§ **What the task asks**:
Below is a listing; restate from it, character for character, the lines beginning at the line holding "max,opcode_q[1],7,0.01" and ending at the line holding "Buffer | 53 | 702 |", both included.

§ **Record extracts**:
## config.mk

```make
export PLATFORM = sky130hd
export DESIGN_NAME = sm83_decode
export DESIGN_NICKNAME = d
export VERILOG_FILES = /design/src/rtl/sm83_decode.sv
export SDC_FILE = /design/constraint.sdc
export NUM_CORES = 1
export LEC_CHECK = 0
export ABC_AREA = 1
export CORE_MARGIN = 2
export CORE_UTILIZATION = 43
export DETAILED_ROUTE_END_ITERATION = 16
export HOLD_SLACK_MARGIN = 0.03
export PLACE_DENSITY = 0.8
export SYNTH_ARGS = -nofsm -noshare
export SYNTH_HDL_FRONTEND = slang
export SYNTH_SLANG_ARGS = --single-unit
```

## constraint.sdc

```tcl
create_clock -name clk -period 1.4 [get_ports clk]
set_clock_uncertainty 0.05 [all_clocks]
set_input_delay 0.21 -clock clk [delete_from_list [all_inputs] [get_ports clk]]
set_output_delay 0.21 -clock clk [all_outputs]
set_load 0.05 [all_outputs]
```

## src/rtl/sm83_decode.sv

```systemverilog
// -----------------------------------------------------------------------------
// sm83_pkg / sm83_decode
//
// Instruction register and opcode decoder sitting directly in front of the
// control sequencer. The opcode byte is captured from the memory data bus on
// every accepted fetch cycle. A registered ctl_op plus r8 operand selects are
// then presented to the sequencer and register file. The block tracks the CB
// prefix, HALT and illegal-opcode lockup so that the sequencer sees exactly one
// ctl_op per instruction.
//
// Ports:
//   clk          core clock, rising edge
//   rst          synchronous, active-high reset
//   fetch_cycle  mem_rdata carries the next opcode byte this cycle
//   mem_rdata    memory read data bus (8 bits)
//   irq_wake     single-cycle wake request, leaves HALTED
//   ctl_op       decoded operation (sm83_pkg::ctl_op_t)
//   r8_dst       destination r8 index (B,C,D,E,H,L,(HL),A = 0..7)
//   r8_src       source r8 index, same encoding
//   cb_mode      high while ctl_op = CTL_CB_OP
//   opcode_q     raw instruction register contents
//   halted       high in the HALTED state
//   illegal      sticky illegal-opcode flag
//
// Build option:
//   SM83_ILLEGAL_TRAP_EN  When defined, the eleven unused opcodes lock the
//                         decoder (CTL_ILLEGAL, illegal=1) until reset. When
//                         undefined, they decode as CTL_NOP and illegal is 0.
// -----------------------------------------------------------------------------

package sm83_pkg;
   typedef enum logic [2:0] {
      CTL_NOP       = 3'd0,
      CTL_LD_R8_D8  = 3'd1,
      CTL_LD_R8_R8  = 3'd2,
      CTL_HALT      = 3'd3,
      CTL_PREFIX_CB = 3'd4,
      CTL_CB_OP     = 3'd5,
      CTL_ILLEGAL   = 3'd6
   } ctl_op_t;
endpackage

module sm83_decode
   import sm83_pkg::*;
#(
   parameter logic [7:0] RESET_OPCODE = 8'h00
) (
   input  logic       clk,
   input  logic       rst,
   input  logic       fetch_cycle,
   input  logic [7:0] mem_rdata,
   input  logic       irq_wake,
   output ctl_op_t    ctl_op,
   output logic [2:0] r8_dst,
   output logic [2:0] r8_src,
   output logic       cb_mode,
   output logic [7:0] opcode_q,
   output logic       halted,
   output logic       illegal
);

   typedef enum logic [1:0] {
      ST_RUN     = 2'd0,
      ST_CB_WAIT = 2'd1,
      ST_HALTED  = 2'd2
`ifdef SM83_ILLEGAL_TRAP_EN
      , ST_LOCKED = 2'd3
`endif
   } state_t;

   state_t     state_q, state_d;
   ctl_op_t    op_q, op_d;
   logic [7:0] ir_q, ir_d;
   logic [2:0] dst_q, dst_d;
   logic [2:0] src_q, src_d;
   logic       cb_q, cb_d;
   logic       halt_q, halt_d;
`ifdef SM83_ILLEGAL_TRAP_EN
   logic       ill_q, ill_d;

   // Unused SM83 opcode slots; executing one of them hangs the real part.
   function automatic logic is_illegal(input logic [7:0] op);
      case (op)
         8'hD3, 8'hDB, 8'hDD, 8'hE3, 8'hE4, 8'hEB,
         8'hEC, 8'hED, 8'hF4, 8'hFC, 8'hFD: is_illegal = 1'b1;
         default:                           is_illegal = 1'b0;
      endcase
   endfunction
`endif

   always_ff @(posedge clk) begin
      if (rst) begin
         state_q <= ST_RUN;
         op_q    <= CTL_NOP;
         ir_q    <= RESET_OPCODE;
         dst_q   <= 3'd0;
         src_q   <= 3'd0;
         cb_q    <= 1'b0;
         halt_q  <= 1'b0;
`ifdef SM83_ILLEGAL_TRAP_EN
         ill_q   <= 1'b0;
`endif
      end else begin
         state_q <= state_d;
         op_q    <= op_d;
         ir_q    <= ir_d;
         dst_q   <= dst_d;
         src_q   <= src_d;
         cb_q    <= cb_d;
         halt_q  <= halt_d;
`ifdef SM83_ILLEGAL_TRAP_EN
         ill_q   <= ill_d;
`endif
      end
   end

   always_comb begin
      // Everything holds unless a fetch or wake is accepted.
      state_d = state_q;
      op_d    = op_q;
      ir_d    = ir_q;
      dst_d   = dst_q;
      src_d   = src_q;
      cb_d    = cb_q;
      halt_d  = halt_q;
`ifdef SM83_ILLEGAL_TRAP_EN
      ill_d   = ill_q;
`endif
      case (state_q)
         ST_RUN: begin
            if (fetch_cycle) begin
               ir_d = mem_rdata;
               cb_d = 1'b0;
               // 0x76 sits inside the 01dddsss block (LD (HL),(HL)), so it must be tested first.
               if (mem_rdata == 8'h76) begin
                  op_d    = CTL_HALT;
                  halt_d  = 1'b1;
                  state_d = ST_HALTED;
               end else if (mem_rdata[7:6] == 2'b01) begin
                  op_d  = CTL_LD_R8_R8;
                  dst_d = mem_rdata[5:3];
                  src_d = mem_rdata[2:0];
               end else if (mem_rdata[7:6] == 2'b00 && mem_rdata[2:0] == 3'b110) begin
                  op_d  = CTL_LD_R8_D8;
                  dst_d = mem_rdata[5:3];
               end else if (mem_rdata == 8'hCB) begin
                  op_d    = CTL_PREFIX_CB;
                  state_d = ST_CB_WAIT;
`ifdef SM83_ILLEGAL_TRAP_EN
               end else if (is_illegal(mem_rdata)) begin
                  op_d    = CTL_ILLEGAL;
                  ill_d   = 1'b1;
                  state_d = ST_LOCKED;
`endif
               end else begin
                  op_d = CTL_NOP;
               end
            end
         end
         ST_CB_WAIT: begin
            // Every CB-page opcode names its r8 operand in bits [2:0].
            if (fetch_cycle) begin
               ir_d    = mem_rdata;
               op_d    = CTL_CB_OP;
               cb_d    = 1'b1;
               dst_d   = mem_rdata[2:0];
               src_d   = mem_rdata[2:0];
               state_d = ST_RUN;
            end
         end
         ST_HALTED: begin
            // A fetch coinciding with the wake is dropped.
            if (irq_wake) begin
               op_d    = CTL_NOP;
               halt_d  = 1'b0;
               state_d = ST_RUN;
            end
         end
         default: begin
            // LOCKED: everything held until reset.
         end
      endcase
   end

   assign ctl_op   = op_q;
   assign r8_dst   = dst_q;
   assign r8_src   = src_q;
   assign cb_mode  = cb_q;
   assign opcode_q = ir_q;
   assign halted   = halt_q;
`ifdef SM83_ILLEGAL_TRAP_EN
   assign illegal  = ill_q;
`else
   assign illegal  = 1'b0;
`endif

endmodule

```

=== Word level (Yosys, flattened, before mapping) ===
Index checks and enable logic that the tools add are counted.

* Register bits after elaboration: 21
* Latch bits: 0
* Memory bits (writable): 0
* ROM bits: 0
* Input bits: 12
* Word-level logic and storage cells: 70
* Memories kept: 0

* Add/subtract/negate cells: 0
* Multiply operators: 0
* Div/mod/pow operators: 0
* Magnitude comparators: 0
* Eq/ne operators: 16
* Shift-type cells: 0
* Multiplexer cells: 33
* Bitwise logic cells: 0
* Reductions and logical operators: 14

{| class="wikitable"
|+ Operators by type and width
! kind !! count
|-
| 3-bit two-way mux || 15
|-
| 2-bit two-way mux || 7
|-
| 2-bit inequality test, second input constant || 6
|-
| 3-bit inequality test, second input constant || 4
|-
| 3-bit one-hot mux with 2 select lines || 2
|-
| 5-bit AND reduction || 2
|-
| 3-bit one-hot mux with 3 select lines || 1
|-
| 8-bit by 7-bit equality test with 1-bit output, second input constant || 1
|-
| 8-bit equality test, second input constant || 1
|-
| 4-bit AND reduction || 2
|-
| 7-bit AND reduction || 1
|-
| 2-bit one-hot mux with 3 select lines || 1
|-
| 1-bit two-way mux || 5
|-
| 2-bit by 1-bit equality test with 1-bit output, second input constant || 2
|-
| 2-bit zero test || 2
|-
| 1-bit one-hot mux with 2 select lines || 2
|-
| 2-bit nonzero test || 2
|-
| 3-bit equality test, second input constant || 1
|-
| 3-bit AND reduction || 1
|-
| 3-bit nonzero test || 1
|-
| 2-bit equality test, second input constant || 1
|-
| 2-bit AND reduction || 1
|-
| 2-bit OR reduction || 1
|-
| 1-bit logical AND || 1
|}

=== Logic depth before layout (Yosys ltp) ===
Gate-level depths: netlist (run 1).

* Depth after elaboration: 7
* Depth in mapped cells: 10

=== Worst setup path before layout (run 1) ===
Ideal clock, no wire load.

* Kind: reg2reg
* Start: register state_q[0]
* End: register state_q[0]
* Arrival: 1.269 ns
* Required time: 1.235 ns
* Path slack: -0.034 ns
* Stages on the path, launching flop included: 10
* Buffers on the path: 1
* Clock period less this slack: 1.434 ns
* Cell sequence: dfxtp_1 -> inv_1 -> ha_1 -> buf_4 -> nor2_8 -> o21ai_2 -> nor2_2 -> nand3_1 -> nand2_1 -> nor2_1

* Longest elaborated chain between the ends: 3
* Elaborated cells on any way between the ends: 12
* Those cells by class: eq/ne (8); mux (1); reduce/logical (3)

{| class="wikitable"
|+ Ends and longest elaborated chain
! what !! RTL line !! text
|-
| start, declared || 71 || <nowiki>state_t state_q, state_d;</nowiki>
|-
| start signal, assigned || 104 || <nowiki>state_q <= state_d;</nowiki>
|-
| 2-bit equality test, or another cell as far along || 129 || <nowiki>case (state_q)</nowiki>
|-
| 2-bit inequality test (no source line), or another cell as far along || -- ||
|-
| 7-bit AND reduction (no source line) || -- ||
|}

Parallel ways exist; a longest one is shown, timed or not.
A chain may end at the register's enable or synchronous reset.

=== Worst setup path after layout (run 1) ===
* Start: register state_q[0]
* End: register halt_q (netlist: halted)

* Longest elaborated chain between the ends: 3
* Elaborated cells on any way between the ends: 8
* Those cells by class: eq/ne (4); mux (1); reduce/logical (3)

{| class="wikitable"
|+ Ends and longest elaborated chain
! what !! RTL line !! text
|-
| 2-bit equality test or 2-bit zero test (tied branches) || 129 ||
|-
| 2-bit inequality test (no source line) or 2-bit nonzero test (tied branches) || -- ||
|-
| 4-bit AND reduction (no source line) || -- ||
|-
| end signal, assigned || 110 || <nowiki>halt_q <= halt_d;</nowiki>
|-
| end, declared || 77 || <nowiki>logic halt_q, halt_d;</nowiki>
|}

Parallel ways exist; a longest one is shown, timed or not.

==> results.txt, run 1 <==
GRT busiest layer: met2
Worst Path Max Fanout: 5
Die area: 3220 µm²
Largest net degree at the start of global routing: 20
Vias: 1220
Clk pwr share: 0.072
Clock-pin slew on the worst setup and hold paths: 0.12 ns
Pre-antenna DRT Iters: 4
CP most frequent cell: nand2_1
Clock latency at the later pin of the worst-skew pair: 0.30 ns
Power Total: 4.08 mW
Core area: 2690 µm²
Buffers and inverters on the worst path: 2
Ports: 32
Switching power: 1.89 mW
Grt met1 use: 0.226
PwrDens: 2080 nW/µm²
Worst hold path type: flip-flop to flip-flop
DRC viols: 0
Most common library cell in the layout ignoring fill and taps: nand2_1
N_diodes: 0
Slowest stage delay, CP: 0.41 ns
Worst-path cell chain: inv_4, ha_4, buf_4, nand2_1, nand2_1, nor2_2, nand3_1, nand2_1, nor2_2
WL/cell: 13.0 µm
Initial antenna violation count: 0
Final Hold Fails: 0
Share of cells above drive strength 1: 0.372
Number of setup violations in the final report: 0
Final hold slack: 0.471 ns
Post-Synth Simple-Gate Area: 0.346
CP max stage cell: dfxtp_4
Num CTS Buffers: 3
Inst Count DP: 239
Gate Count Post-Synth: 164
Critical path data required time: 1.55 ns
Fmax: 0.722 GHz
Top Family by Delay on Critical Path: simple AND/OR/NAND/NOR gates
Post-synthesis cell type count: 24
Slew @ Worst Pin: 0.583 ns
Grt total ovfl: 0
Root buffer cell: clkbuf_4
H-tree Lvls: 1
CTS tree: built
Register area share after synthesis: 0.352
Max clock buf depth: 2
RSZ-0062 raised after global routing: true
Final Non-Filler Cells: 246
Xor-xnor portion of the synthesized cell area: 0
Row cnt: 19
Combinational share of power: 0.686
Reg2Reg Setup Slack: 0.02 ns
GR Util met2: 0.392
Pint: 2.19 mW
Commonest cells after routing, fill and taps aside: nand2_1, nor2_1, buf_12, buf_4, dfxtp_1
Largest family of logic cells by synthesized area: simple AND/OR/NAND/NOR gates
M3 GR Usage: 0.0415
Slew margin rel.: 0.611
Die H: 56.7 µm
Vias per cell: 4.96
Slew Viols, Final: 0
Synthesis Warnings: 0
Crit share post-route: 0.989
Reg power frac: 0.243
Final net count: 232
Post-synthesis mux area share: 0
Port Buffer Count: 30
Post-synthesis adder-cell area fraction: 0.0419
Mapped Nets: 180
DRT iter0 DRCs: 25
Seq cells post-synth: 21
Mapped Area: 1190 µm²
Critical path class: flip-flop to flip-flop
Post-route ant nets: 0
CP startpoint kind: flip-flop
Starting density of the core: 0.445
Filler cell count: 202
GP Congestion: 0.902
Sw frac: 0.463
Status: complete, no violations
Critical path endpoint category: flip-flop
Max Cap Viol: 0
Routed WL: 3200 µm
Max VDD drop: 1.38 mV
Die Span X: 56.7 µm
Leakage: 0.891 nW
Post-DP HPWL: 2370 µm
Syn avg cell area: 7.29 µm²
Post-route minimum period: 1.38 ns
Hold Buf Count CTS: 0
Vias in the first global route: 1263
Area Growth Syn to Fin: 64.1%
CTS Sinks: 21
First-pass GRT wire length: 5300 µm
Total GRT Usage: 0.210
Crit path DAT: 1.54 ns
Compound-Gate Fraction of Synth Area: 0.153
Utilization after layout: 0.730
[kinds of logic after synthesis]
kind of cell,Yosys count
compound gates,32
buf+inv,27
flops,21
simple gates,79
other cells,1
fa+ha+maj,4
[power by group through the flow]
stage / Clock [mW] / Combinational, mW / Sequential (mW)
2_1_floorplan: 0 / 1.03 / 1.43
3_3_place_gp: 0 / 2.49 / 0.974
3_5_place_dp: 0 / 2.56 / 0.984
4_1_cts: 0.298 / 2.64 / 0.986
5_1_grt: 0.319 / 2.97 / 1.01
6_report: 0.292 / 2.80 / 0.991
[timing repair]
action	4_1_cts	5_1_grt
buffers inserted	0	2
pin swaps	2	4
resized for setup	9	11
cloned	0	1
setup endpoints to repair	17	17
[state kept, by name, summed over array words and instances (netlist names)]
signal    flops
opcode_q      8
ctl_op        3
r8_dst        3
r8_src        3
state_q       2
cb_mode       1
halted        1
[final timing paths]
| check | start | to | depth (start not counted) |
|---|---|---|---|
| worst max-delay path | state_q[0] | halted | 9 |
| worst min-delay path | ctl_op[1] | ctl_op[1] | 2 |
| worst max register to register | state_q[0] | halted | 9 |
| worst min register to register | ctl_op[1] | ctl_op[1] | 2 |
[worst min-delay path: stages (launching register included)]
cell and delay [ns]:
dfxtp_1 0.36, nand2_1 0.09, a21oi_2 0.05
[synthesized netlist by cell type (all sizes together)]
library cell  number  area, µm²
conb               1       3.75
nand3             10       92.6
dfxtp             21        420
buf                5       42.5
nand4              1       6.26
o21ai             16       95.1
a21oi             16       87.6
inv               22       82.6
nor2              28        155
nand2             39        154
nor3               1       5.00
ha                 4       50.1
[area by class of cell]
type                            instances  area, µm²  share of cell area
Multi-Input combinational cell        116        696               0.355
Tap cell                               31       38.8              0.0198
Clock buffer                            3       22.5              0.0115
Timing Repair Buffer                   52        686               0.350
Sequential cell                        21        425               0.217
Clock inverter                          1       5.00             0.00255
Inverter                               22       87.6              0.0447
[metrics by stage]
step	area (µm²)	setup WS, ns	setup TNS, ns
floorplan	1200	0.00581	0
global route	1960	-0.0805	-0.469
finish	1960	0.0155	0
detailed placement	1840	-0.212	-2.77
global placement	1840	-0.144	-1.73
CTS	1900	0.00677	0
[routing by layer]
layer	vias up	share of wire
li1	614	-
met1	559	0.40
met2	35	0.53
met3	12	0.034
met4	0	0.033
met5	-	0
No activity file was read; power rests on OpenSTA's default activity.
==> inputs of run 2 (changes only) <==
--- a/config.mk
+++ b/config.mk
@@ -10,7 +10,7 @@
 export CORE_UTILIZATION = 43
 export DETAILED_ROUTE_END_ITERATION = 16
 export HOLD_SLACK_MARGIN = 0.03
-export PLACE_DENSITY = 0.8
+export PLACE_DENSITY_LB_ADDON = 0.12
 export SYNTH_ARGS = -nofsm -noshare
 export SYNTH_HDL_FRONTEND = slang
 export SYNTH_SLANG_ARGS = --single-unit
==> run 2 against run 1 <==
- final cell count is 0.41% higher
- core utilization grew 2.3 points
- largest cell class unchanged
- worst setup slack got worse by 0.0054 ns
- die area did not move
- sequential share of layout area down 0.67 points
- non-clock buffer count is 1 higher
- global-route usage increased by 0.61 points
- sequential power increased by 0.8%
- clock-buffer cell count is the same
- first-iteration DRC count increased by 40%
- register-to-register slack about the same
==> results.txt, run 2 (synthesized netlist as in run 1, its figures left out) <==
CTS Sinks: 21 (unchanged)
Num CTS Buffers: 3 (unchanged)
Number of setup violations in the final report: 0 (unchanged)
Max clock buf depth: 2 (unchanged)
Row cnt: 19 (unchanged)
Status: complete, no violations
Port Buffer Count: 30 (unchanged)
Grt total ovfl: 0 (unchanged)
Max Cap Viol: 0 (unchanged)
Slew margin rel.: 0.594 (-0.0176)
Placed inst area: 1860 µm² (+0.81%)
N_diodes: 0 (unchanged)
H-tree Lvls: 1 (unchanged)
Final hold slack: 0.256 ns (-0.215 ns)
Critical path class: flip-flop to flip-flop
Clock latency at the later pin of the worst-skew pair: 0.29 ns (about the same)
Most common library cell in the layout ignoring fill and taps: nand2_1
Clock-pin slew on the worst setup and hold paths: 0.12 ns (about the same)
Core area: 2690 µm² (unchanged)
Met3 WL: 112 µm (+1.8%)
Critical R2R Launch: state_q[0]
Share of cells above drive strength 1: 0.412 (+0.0399)
Worst Path Max Fanout: 8 (+3)
Met2 WL: 1660 µm (-3.0%)
Hold_sp: mem_rdata[1]
Die Span X: 56.7 µm (unchanged)
Crit path DAT: 1.54 ns (about the same)
Fin area: 2020 µm² (+3.2%)
Critical path endpoint category: flip-flop
Routed WL: 3100 µm (-2.9%)
Root buffer cell: clkbuf_4
Starting density of the core: 0.445 (unchanged)
Max FFs per register: 8 (unchanged)
WL/cell: 12.6 µm (-3.3%)
DRT iter0 DRCs: 35 (+40%)
Fmax: 0.719 GHz (-0.39%)
Vias: 1196 (-2.0%)
Slew @ Worst Pin: 0.609 ns (+0.0264 ns)
M1 wire length: 1290 µm (+1.5%)
Post-route ant nets: 0 (unchanged)
Final net count: 233 (+0.43%)
Die H: 56.7 µm (unchanged)
First-pass GRT wire length: 5570 µm (+5.1%)
DRC viols: 0 (unchanged)
Pre-antenna DRT Iters: 4 (unchanged)
Ports: 32 (unchanged)
Commonest cells after routing, fill and taps aside: nand2_1, nor2_1, buf_12, buf_4, dfxtp_1
Vias in the first global route: 1281 (+1.4%)
Post-route minimum period: 1.39 ns (+0.00540 ns)
CP startpoint: state_q[0]
Total GRT Usage: 0.216 (+0.00608)
Initial antenna violation count: 0 (unchanged)
Final Hold Fails: 0 (unchanged)
Die area: 3220 µm² (unchanged)
Area Growth Syn to Fin: 69.3%
PwrDens: 2070 nW/µm² (-0.27%)
CP startpoint kind: flip-flop
Largest net degree at the start of global routing: 20 (unchanged)
GP Congestion: 0.862 (-4.4%)
Slew Viols, Final: 0 (unchanged)
Critical path data required time: 1.55 ns (about the same)
Max VDD drop: 1.63 mV (+18%)
Uppermost routed layer: met4
RSZ-0062 raised after global routing: true
CTS tree: built
Leakage: 0.913 nW (+2.4%)
Worst hold path type: input pin to flip-flop
Post-DP HPWL: 2340 µm (-1.3%)
Vias per cell: 4.84 (-2.4%)
Crit share post-route: 0.993 (+0.00386)
-- run 2: cell types whose count changed in the layout (fill, tap and decap cells not counted), sizes merged --
cell | before | now
buf | 40 | 42
clkbuf | 4 | 3
clkdlybuf4s50 | 11 | 10
dlymetal6s2s | 0 | 1
-- run 2: stage by stage --
stage                     cells  worst slack [ns]  setup TNS [ns]  utilization  total power [mW]
after CTS                   246          -0.00271        -0.00655        0.728              4.04
after detailed placement    241            -0.218           -2.85        0.691              3.55
after global placement      241            -0.163           -1.98        0.691              3.49
final                       247            0.0101               0        0.753              4.20
after floorplan             164           0.00581               0            -              2.46
after global routing        247           -0.0553          -0.463        0.753              4.46
-- run 2: what timing repair did --
item / CTS / global route
gates resized for setup: 11 / 21
buffers inserted: 0 / 1
cloned: 1 / 0
pin swaps: 3 / 7
endpoints found under the setup margin: 19 / 19
endpoints found under the hold margin: 0 / 0
hold buffers: 0 / 0
-- run 2: path summary, 6_finish.rpt --
check,endpoint,cells past startpoint,slack [ns]
min,r8_src[1],3,0.26
max reg2reg,opcode_q[1],7,0.01
min reg2reg,ctl_op[1],2,0.48
max,opcode_q[1],7,0.01
-- run 2: layout make-up --
| class | instances | area [µm²] |
|---|---|---|
| Multi-Input combinational cell | 116 | 742 |
| Sequential cell | 21 | 425 |
| Clock buffer | 3 | 22.5 |
| Fill cell | 195 | 663 |
| Tap cell | 31 | 38.8 |
| Inverter | 22 | 87.6 |
| Timing Repair Buffer | 53 | 702 |
| Clock inverter | 1 | 5.00 |
-- run 2: report_power, final --
part / total [mW] / switching, mW / internal (mW) / leakage (nW)
clock: 0.291 / 0.185 / 0.106 / 0.0177
sequential: 0.999 / 0.211 / 0.788 / 0.174
combinational: 2.91 / 1.57 / 1.34 / 0.722
-- run 2: per-layer routing --
metal | vias to the layer above | global-route usage
li1 | 621 | -
met1 | 544 | 0.251
met2 | 27 | 0.404
met3 | 4 | 0.0323
met4 | 0 | 0.0612
met5 | - | 0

§ **Final answer**:
max,opcode_q[1],7,0.01
-- run 2: layout make-up --
| class | instances | area [µm²] |
|---|---|---|
| Multi-Input combinational cell | 116 | 742 |
| Sequential cell | 21 | 425 |
| Clock buffer | 3 | 22.5 |
| Fill cell | 195 | 663 |
| Tap cell | 31 | 38.8 |
| Inverter | 22 | 87.6 |
| Timing Repair Buffer | 53 | 702 |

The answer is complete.